Hundreds of Virginia residents waged a new Confederate battle this month, refusing to give up state license plates with the Confederate battle flag on them. They say the Virginia Department of Motor Vehicles' recent recall on the controversial plates violates their rights, despite being essentially approved by a federal judge in August, WAVY reported.

“Next thing you know, they’re going to say you can’t wear blue on Monday…or you can’t wear yellow on Thursday. Where’s it going to end?” Kevin Collier, a commander with the Stonewall Camp of the Sons of Confederate Veterans, told the local news station.

He's not alone. Roughly 1,600 Virginians with Confederate flag-themed license plates received a letter from the DMV in September requesting they swap the plates for new, state-designed ones by Oct. 4. Only 187 people have done so, according to WAVY. Others simply sent back the new plates.

Virginia Gov. Terry McAuliffe, a Democrat, made the decision to recall the Confederate flag plates June 23 -- six days after a white man, Dylann Roof, killed nine people at a historic black church in Charleston, South Carolina. Pictures online showed Roof posing with the Confederate flag, and he later told police he hoped to start a "race war," the Washington Post reported.

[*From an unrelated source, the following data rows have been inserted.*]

$ cat src/rtl/nand_step_ecc_acc.sv
module nand_step_ecc_acc
   import nse_pkg::*;
#(
   parameter int STEP_BYTES = 256,
   parameter int CNT_W      = 16,
   localparam int AW      = $clog2(STEP_BYTES),
   localparam int WORD_W  = COL_W + 2 * AW,
   localparam int STORE_W = 8 * ((WORD_W + 2 + 7) / 8)
) (
   input  logic               clk,
   input  logic               rst_n,
   input  logic               ecc_en,
   input  logic               ecc_clr,
   input  logic               byte_vld,
   input  logic [BYTE_W-1:0]  byte_dat,
   input  logic               cap_rd,
   input  logic               tc_load,
   input  logic [CNT_W-1:0]   tc_val,
   output logic               cap_vld,
   output logic [WORD_W-1:0]  cap_word,
   output logic [STORE_W-1:0] cap_stored,
   output logic [CNT_W-1:0]   tc_remain,
   output logic               tc_busy,
   output logic               tc_done
);

   if (STEP_BYTES < 2 || (STEP_BYTES & (STEP_BYTES - 1)) != 0) begin : g_bad_step
      $error("STEP_BYTES must be a power of two of at least 2");
   end
   if (CNT_W < AW + 1) begin : g_bad_cnt
      $error("CNT_W must hold at least one full step count");
   end

   logic              take;
   logic              step_end;
   logic [WORD_W-1:0] nxt_word;
   logic [AW-1:0]     step_pos;

   assign take = byte_vld & ecc_en;

   nse_step_acc #(.STEP_BYTES(STEP_BYTES)) acc_i (
      .clk      (clk),
      .rst_n    (rst_n),
      .clr      (ecc_clr),
      .take     (take),
      .dat      (byte_dat),
      .step_end (step_end),
      .nxt_word (nxt_word),
      .pos      (step_pos)
   );

   always_ff @(posedge clk or negedge rst_n) begin
      if (!rst_n) begin
         cap_vld  <= 1'b0;
         cap_word <= '0;
      end else if (step_end) begin
         cap_vld  <= 1'b1;
         cap_word <= nxt_word;
      end else if (cap_rd) begin
         cap_vld  <= 1'b0;
      end
   end

   nse_store_fmt #(.WORD_W(WORD_W)) fmt_i (
      .word   (cap_word),
      .stored (cap_stored)
   );

   nse_xfer_count #(.CNT_W(CNT_W)) tc_i (
      .clk    (clk),
      .rst_n  (rst_n),
      .load   (tc_load),
      .val    (tc_val),
      .dec    (byte_vld),
      .remain (tc_remain),
      .busy   (tc_busy),
      .done   (tc_done)
   );

endmodule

The massacre started a national movement to remove Confederate insignia from state property, stores and products. McAuliffe, for example, said "even its display on state-issued license tags is, in my view, unnecessarily divisive and hurtful to too many of our people.”

The plates had been allowed in Virginia for nearly 15 years, ever since a federal judge issued a 2001 injunction ruling that banning them would be discriminating against the Sons of Confederate Veterans and limiting their First Amendment rights. But the judge dissolved the injunction this past August, referencing a related Texas case in which the U.S. Supreme Court ruled plates should be considered government speech.

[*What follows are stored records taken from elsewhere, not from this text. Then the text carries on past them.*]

File: src/rtl/slm_pkg.sv
package slm_pkg;

  localparam int KEEP_MAX = 64;

  function automatic bit width_ok(input int w);
    return (w == 8) || (w == 16) || (w == 32) || (w == 64) ||
           (w == 128) || (w == 256) || (w == 512);
  endfunction

  function automatic int unsigned ones64(input logic [KEEP_MAX-1:0] v);
    int unsigned n;
    n = 0;
    for (int i = 0; i < KEEP_MAX; i++) begin
      n += {31'd0, v[i]};
    end
    return n;
  endfunction

endpackage

File: src/rtl/slm_keep_check.sv
module slm_keep_check #(
  parameter int KEEP_W = 4,
  parameter int OW     = 3
) (
  input  logic [KEEP_W-1:0] keep,
  output logic              full,
  output logic              low_run,
  output logic [OW-1:0]     ones
);
  logic [KEEP_W-1:0] keep_inc;
  int unsigned       cnt;

  always_comb begin
    keep_inc = keep + 1'b1;
    full     = &keep;
    low_run  = (keep != '0) && ((keep & keep_inc) == '0);
    cnt      = slm_pkg::ones64(slm_pkg::KEEP_MAX'(keep));
    ones     = OW'(cnt);
  end
endmodule

File: src/rtl/slm_byte_acc.sv
module slm_byte_acc #(
  parameter int CNT_W  = 32,
  parameter int KEEP_W = 4,
  parameter int OW     = 3
) (
  input  logic             clk,
  input  logic             rst_n,
  input  logic             beat,
  input  logic             last,
  input  logic [OW-1:0]    ones,
  output logic             fin,
  output logic [CNT_W-1:0] total
);
  localparam logic [CNT_W:0] MAXV = {1'b0, {CNT_W{1'b1}}};
  localparam logic [CNT_W:0] BPB  = (CNT_W+1)'(KEEP_W);

  logic [CNT_W-1:0] run_q;
  logic [CNT_W:0]   add_amt;
  logic [CNT_W:0]   sum_w;
  logic [CNT_W-1:0] sat_w;

  always_comb begin
    add_amt = last ? (CNT_W+1)'(ones) : BPB;
    sum_w   = {1'b0, run_q} + add_amt;
    sat_w   = (sum_w > MAXV) ? MAXV[CNT_W-1:0] : sum_w[CNT_W-1:0];
  end

  always_ff @(posedge clk) begin
    if (!rst_n) begin
      run_q <= '0;
      fin   <= 1'b0;
      total <= '0;
    end else begin
      fin <= beat && last;
      if (beat) begin
        if (last) begin
          total <= sat_w;
          run_q <= '0;
        end else begin
          run_q <= sat_w;
        end
      end
    end
  end
endmodule

File: src/rtl/slm_tag_err.sv
module slm_tag_err #(
  parameter int TAG_W = 8
) (
  input  logic             clk,
  input  logic             rst_n,
  input  logic             beat,
  input  logic             last,
  input  logic             full,
  input  logic             low_run,
  input  logic [TAG_W-1:0] tag_in,
  output logic [TAG_W-1:0] tag_out,
  output logic             err_mid,
  output logic             err_last
);
  logic             in_xfer;
  logic [TAG_W-1:0] tag_run;
  logic [TAG_W-1:0] tag_cur;

  always_comb tag_cur = in_xfer ? tag_run : tag_in;

  always_ff @(posedge clk) begin
    if (!rst_n) begin
      in_xfer  <= 1'b0;
      tag_run  <= '0;
      tag_out  <= '0;
      err_mid  <= 1'b0;
      err_last <= 1'b0;
    end else if (beat) begin
      if (last) begin
        in_xfer <= 1'b0;
        tag_out <= tag_cur;
        if (!low_run) err_last <= 1'b1;
      end else begin
        in_xfer <= 1'b1;
        tag_run <= tag_cur;
        if (!full) err_mid <= 1'b1;
      end
    end
  end
endmodule

File: src/rtl/stream_len_monitor.sv
module stream_len_monitor #(
  parameter int DATA_W = 64,
  parameter int CNT_W  = 32,
  parameter int TAG_W  = 8,
  localparam int KEEP_W = DATA_W / 8,
  localparam int OW     = $clog2(KEEP_W + 1)
) (
  input  logic              clk,
  input  logic              rst_n,
  input  logic              s_valid,
  output logic              s_ready,
  input  logic [DATA_W-1:0] s_data,
  input  logic [KEEP_W-1:0] s_keep,
  input  logic              s_last,
  input  logic [TAG_W-1:0]  s_tag,
  output logic              m_valid,
  input  logic              m_ready,
  output logic [DATA_W-1:0] m_data,
  output logic [KEEP_W-1:0] m_keep,
  output logic              m_last,
  output logic              done,
  output logic [CNT_W-1:0]  done_bytes,
  output logic [TAG_W-1:0]  done_tag,
  output logic              err_mid_keep,
  output logic              err_last_keep
);
  generate
    if (!slm_pkg::width_ok(DATA_W)) begin : g_bad_width
      $error("stream_len_monitor: DATA_W must be 8,16,32,64,128,256 or 512");
    end
    if (CNT_W < OW) begin : g_bad_cnt
      $error("stream_len_monitor: CNT_W too narrow for one beat");
    end
  endgenerate

  logic          beat;
  logic          k_full;
  logic          k_run;
  logic [OW-1:0] k_ones;

  always_comb begin
    m_valid = s_valid;
    m_data  = s_data;
    m_keep  = s_keep;
    m_last  = s_last;
    s_ready = m_ready;
    beat    = s_valid && m_ready;
  end

  slm_keep_check #(.KEEP_W(KEEP_W), .OW(OW)) u_keep (
    .keep    (s_keep),
    .full    (k_full),
    .low_run (k_run),
    .ones    (k_ones)
  );

  slm_byte_acc #(.CNT_W(CNT_W), .KEEP_W(KEEP_W), .OW(OW)) u_acc (
    .clk   (clk),
    .rst_n (rst_n),
    .beat  (beat),
    .last  (s_last),
    .ones  (k_ones),
    .fin   (done),
    .total (done_bytes)
  );

  slm_tag_err #(.TAG_W(TAG_W)) u_tag (
    .clk      (clk),
    .rst_n    (rst_n),
    .beat     (beat),
    .last     (s_last),
    .full     (k_full),
    .low_run  (k_run),
    .tag_in   (s_tag),
    .tag_out  (done_tag),
    .err_mid  (err_mid_keep),
    .err_last (err_last_keep)
  );
endmodule

File: config.mk
export PLATFORM = sky130hd
export DESIGN_NAME = stream_len_monitor
export DESIGN_NICKNAME = d
export VERILOG_FILES = /design/src/rtl/slm_pkg.sv /design/src/rtl/slm_keep_check.sv /design/src/rtl/slm_byte_acc.sv /design/src/rtl/slm_tag_err.sv /design/src/rtl/stream_len_monitor.sv
export SDC_FILE = /design/constraint.sdc
export NUM_CORES = 1
export LEC_CHECK = 0
export BUFFER_PORTS_ARGS = -buffer_cell sky130_fd_sc_hd__buf_2
export CAP_MARGIN = 20
export CORE_MARGIN = 3
export CORE_UTILIZATION = 40
export DETAILED_ROUTE_END_ITERATION = 6
export PLACE_DENSITY_LB_ADDON = 0.08
export SYNTH_ARGS = -nofsm -noshare
export SYNTH_HDL_FRONTEND = slang
export SYNTH_HIERARCHICAL = 1
export SYNTH_SLANG_ARGS = --single-unit
File: constraint.sdc
create_clock -name clk -period 6.8 [get_ports clk]
set_clock_uncertainty 0.2 [all_clocks]
set_input_delay 1.7 -clock clk [delete_from_list [all_inputs] [get_ports clk]]
set_output_delay 1.7 -clock clk [all_outputs]
set_load 0.02 [all_outputs]
=== After elaboration in Yosys (flattened, before gate mapping) ===
Cells that the tools add are included.

* Flip-flop bits (word level): 84
* Input port bits: 85
* Output and inout port bits: 118
* Word-level logic and storage cells: 37

* Add/sub/neg operators: 9
* Order comparisons: 1
* Mux-type cells: 5
* Bitwise operators: 4
* Reductions and logical operators: 10

{| class="wikitable"
|+ Operators with widths
! kind !! number
|-
| 32-bit two-way mux || 2
|-
| 32-bit by 33-bit adder with 33-bit output || 1
|-
| 33-bit by 32-bit greater-than comparator with 1-bit output (second input constant) || 1
|-
| 4-bit by 1-bit adder with 4-bit output || 6
|-
| 8-bit by 1-bit adder with 8-bit output (second input constant) || 1
|-
| 8-bit bitwise AND || 1
|-
| 8-bit logical NOT || 1
|-
| 8-bit two-way mux || 1
|-
| 8-bit AND reduction || 1
|-
| 8-bit nonzero test || 1
|-
| 3-bit AND reduction || 2
|-
| 4-bit two-way mux || 1
|-
| 2-bit AND reduction || 2
|-
| 1-bit logical AND || 3
|-
| 1-bit inverter || 3
|-
| 1-bit by 1-bit adder with 2-bit output || 1
|-
| 1-bit two-way mux || 1
|}

=== Longest topological paths before layout ===
* Depth in word-level cells: 12
* Gate-level depth with buffers: 18
* Depth with buffers taken out: 17

=== Cells and area by module ===
The synthesis kept the hierarchy.

{| class="wikitable"
|+ Modules (own cells, without submodules)
! module !! instances !! cells each !! area each (um^2) !! sequential area each (um^2)
|-
| slm_byte_acc || 1 || 413 || 3397.0 || 1301.2
|-
| slm_tag_err || 1 || 71 || 783.3 || 380.4
|-
| stream_len_monitor || 1 || 76 || 569.3 || 0.0
|-
| slm_keep_check || 1 || 38 || 302.8 || 0.0
|}

=== Worst setup path after synthesis ===
Ideal clock, no wire load.

* Kind: input-to-reg
* Start point: input port s_keep[0]
* End point: register u_acc.run_q[24]
* Setup time: 0.117 ns
* Arrival: 5.679 ns
* Required time: 6.483 ns
* Path slack: 0.805 ns
* Cell stages on the path: 16
* Path buffers: 0
* Cell sequence: fa_1 -> inv_1 -> fa_1 -> fa_1 -> inv_1 -> ha_1 -> inv_1 -> fa_1 -> inv_1 -> nand2_1 -> fa_1 -> nand2b_1 -> a21o_1 -> or4_4 -> a21o_1 -> a22o_1

* Cells in the longest elaborated chain, start to end: 12

{| class="wikitable"
|+ RTL lines
! item !! line !! text
|-
| start: declaration || stream_len_monitor.sv:13 || <nowiki>input logic [KEEP_W-1:0] s_keep,</nowiki>
|-
| 1-bit by 1-bit adder with 2-bit output (*) || slm_pkg.sv:14 || <nowiki>n += {31'd0, v[i]};</nowiki>
|-
| 4-bit by 1-bit adder with 4-bit output (*) (6 in series) || slm_pkg.sv:14 ||
|-
| named net k_ones[1] || stream_len_monitor.sv:39 || <nowiki>logic [OW-1:0] k_ones;</nowiki>
|-
| 4-bit two-way mux (*) || slm_byte_acc.sv:23 || <nowiki>add_amt = last ? (CNT_W+1)'(ones) : BPB;</nowiki>
|-
| 32-bit by 33-bit adder with 33-bit output (*) || slm_byte_acc.sv:24 || <nowiki>sum_w = {1'b0, run_q} + add_amt;</nowiki>
|-
| 33-bit by 32-bit greater-than comparator with 1-bit output || slm_byte_acc.sv:25 || <nowiki>sat_w = (sum_w > MAXV) ? MAXV[CNT_W-1:0] : sum_w[CNT_W-1:0];</nowiki>
|-
| 32-bit two-way mux (*) || slm_byte_acc.sv:25 ||
|-
| 32-bit two-way mux (*) || slm_byte_acc.sv:36 || <nowiki>if (last) begin</nowiki>
|-
| end signal: assignment || slm_byte_acc.sv:40 || <nowiki>run_q <= sat_w;</nowiki>
|-
| end: declaration || slm_byte_acc.sv:17 || <nowiki>logic [CNT_W-1:0] run_q;</nowiki>
|}

The timed path passes the listed nets; every way through them passes the cells marked *.
A chain may end at the register's enable or synchronous reset.

=== Worst setup path in the final report ===
Ends and elaborated chain as after synthesis.

==> impl_metrics.csv <==
group,metric,value,unit
timing,rsz0062_at_grt,"false",
clock_tree,cts_buffers,9,
outcome,status,"finished, final reports clean",
route,wl_per_cell,16.6,um
floorplan,pin_count,203,
timing,tightest_slew,1.03,ns
clock_tree,clk_pin_slew_worst_paths,0.06,ns
floorplan,fp-row-count,40,
setup_path,worst-setup-path-type,"input port to flip-flop",
timing,final_max_slew_viol_count,0,
floorplan,start_util,41.5,%
clock_tree,cts_root_buf,"clkbuf_16",
yosys,yosysWarnings,6,
final_layout,drive_gt1_share,19.7,%
yosys,async_flop_share,0,%
route,route.detailed.drc,0,
grt,grt_max_degree,36,
clock_tree,post_cts_buffers,0,
timing,setup_violations,0,
timing,tns,0,ns
route,drt_iter0_markers,247,
floorplan,die_area,14000,um^2
final_layout,num-nets-final,685,
setup_path,startpoint_type,"input port",
route,first_pass_iters,5,
place,dp_hpwl,8.79,mm
setup_path,max_stage_delay,0.55,ns
route,vias,4105,
clock_tree,cts_htree_levels,3,
place,gp_congestion,0.849,
setup_path,path_buf_inv,5,
timing,hold_viol_final,0,
clock_tree,cts_tree,"done",
yosys,ys.flop_type,"dfxtp_1",
timing,timing.final.crit_share,89.3,%
power,cellLeakagePower,0.00211,uW
floorplan,core_area,12200,um^2
yosys,synthTopCellsByArea,"dfxtp_1 (33%), buf_4 (11%), o21ai_0 (5.3%)",
clock_tree,insertion_delay,0.34,ns
clock_tree,ctsHoldBuffers,0,
final_layout,area_delta_synth_final,4.53,%
yosys,synth.largest_area_cell,"dfxtp_1",
timing,period_needed,6.07,ns
setup_path,crit_required,6.83,ns
route,drtAntennaViolNets,0,
yosys,yosys_register_bits,84,
yosys,syn_inst,598,
grt,overflow,0,
setup_path,end_kind,"flip-flop",
yosys,synth_top_area_share,33.3,%
final_layout,num-fill-cells,1256,
power,vdd_drop_max,133,uV
final_layout,fin_area,5280,um^2
yosys,synthDistinctLibCells,65,
route,drt_wl_total,12.6,mm
grt,grt_first_pass_wirelength,20.3,mm
timing,fmax,165,MHz
grt,grt_pass1_vias,3890,
clock_tree,clockBufferDepth,2,
floorplan,die_x,118,um
timing,relSlewSlack,30.8,%
floorplan,die_y,118,um
job,drv_cap,0,
final_layout,diodes,0,
yosys,postSynthAreaPerCell,8.45,um^2
final_layout,multi_input_area,2520,um^2
setup_path,crit_path_cell_trace,"buf_2 -> fa_1 -> inv_1 -> fa_1 -> fa_1 -> inv_1 -> ha_1 -> inv_1 -> fa_1 -> inv_1 -> nand2_1 -> fa_1 -> nand2b_1 -> a21o_1 -> or4_4 -> a21o_1 -> a22o_1",
setup_path,path_delay_family,"adder cells",
clock_tree,cts_resized,0,
yosys,netlist_area,5050,um^2
place,port_buffers,74,
setup_path,critPathMaxFanout,6,
worst_hold_path,hp-class,"flip-flop to flip-flop",
timing,hold_slack,0.260,ns
grt,grt_use_total,17.9,%
route,via_per_inst,5.42,
setup_path,arrival,6.11,ns
yosys,ys_seq_area_share,33.3,%
place,place_area,4950,um^2
grt,antenna_found_initial,0,
power,powerDensity,219,nW/um^2
yosys,syn_nets,698,
setup_path,r2r_slack,4.07,ns
yosys,synth-edff-count,0,
final_layout,seqCellArea,1680,um^2
setup_path,cp_common_cell,"fa_1",
clock_tree,numClockSinks,84,
setup_path,crit_path_top_delay_cell,"or4_4",
## sequential cells by signal, summed over array words and instances (netlist names)
register        cells
u_acc/run_q        32
u_acc/total        32
u_tag/tag_out       8
u_tag/tag_run       8
u_acc/fin           1
u_tag/err_last      1
u_tag/err_mid       1
u_tag/in_xfer       1
## final cells by class
cell class,instances,share of cell area (%)
Timing Repair Buffer,86,8.93
Clock buffer,9,4.26
Tap cell,168,3.98
Clock inverter,7,1.42
Multi-Input combinational cell,378,47.7
Inverter,26,1.85
Sequential cell,84,31.8
## path summary, 6_finish.rpt
| check | start | to | depth (start not counted) |
|---|---|---|---|
| min | u_tag/tag_run[3] | u_tag/tag_run[3] | 2 |
| max | s_keep[0] | u_acc/run_q[24] | 17 |
| min reg2reg | u_tag/tag_run[3] | u_tag/tag_run[3] | 2 |
| max reg2reg | u_acc/run_q[0] | u_acc/run_q[24] | 8 |
## layout by cell type, fill, tap and decap left out, types with 7 or more instances in the layout
master	synthesis	final
a31oi_1	7	7
nor2_1	25	25
buf_2	10	74
xnor2_1	15	15
buf_4	77	10
clkbuf_16	0	9
o21ai_0	53	53
nor4_1	7	7
nand3_1	20	20
a21oi_1	39	39
nand2_1	42	42
o2bb2ai_1	8	8
nand4_1	11	11
nor3_1	13	13
and3_1	11	11
ha_1	10	10
xor2_1	10	10
dfxtp_1	84	84
a21o_1	8	8
inv_1	25	25
mux2i_1	18	18
## layer usage
metal / share of wire (%) / track usage, % / routed length (um)
met3: 6.1 / 5.17 / 766
met4: 1.2 / 4.85 / 157
met1: 48 / 24.3 / 6090
met5: 0 / 0 / 0
met2: 44 / 28.0 / 5580
## synthesized netlist by cell type, types with 10 or more instances
cell type,n
inv_1,25
and3_1,11
xor2_1,10
ha_1,10
buf_2,10
buf_4,77
a21oi_1,39
clkbuf_1,17
nand3_1,20
dfxtp_1,84
o21ai_0,53
xnor2_1,15
nand2_1,42
mux2i_1,18
nor3_1,13
nor2_1,25
nand4_1,11
## where the power goes
group | total (uW) | switching, uW | internal, uW
clock | 493 | 207 | 286
combinational | 148 | 93.1 | 55.2
sequential | 515 | 8.19 | 506
## metrics by stage
step                      utilization, %  total power [uW]  worst slack (ns)  cells
after floorplan                        -               686             0.805    598
after global placement              40.7               673             0.414    740
after detailed placement            40.7               674             0.348    740
after CTS                           43.2              1170             0.709    756
after global routing                43.4              1210             0.504    758
final                               43.4              1160             0.725    758
## kinds of logic (layout without fill, tap and decap cells)
group / after synthesis / in the layout / synth area share [%]
AOI/OAI and AO/OA: 153 / 153 / 19.0
muxes: 18 / 18 / 3.57
and+or+nand+nor: 167 / 167 / 18.5
DFF: 84 / 84 / 33.3
adders and majority gates: 15 / 15 / 4.46
xor gates and xnor gates: 25 / 25 / 4.33
buffers and inverters: 136 / 128 / 16.8
## tightest hold or removal path: stages (launching register included)
cell	delay, ns
dfxtp_1	0.31
nand2_1	0.05
mux2i_1	0.05
(Power assumes the default switching activity.)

Now, if caught on the roads with the invalid plates, drivers could be charged with a misdemeanor, MSNBC reported.

Collier told WVEC his refusal was a matter of principle and family history. "I have a great-great-great grandfather who fought and died with the 5th Georgia Infantry. And his four brothers all died with him in the name of that flag," he said. "I will go to jail before I change those tags."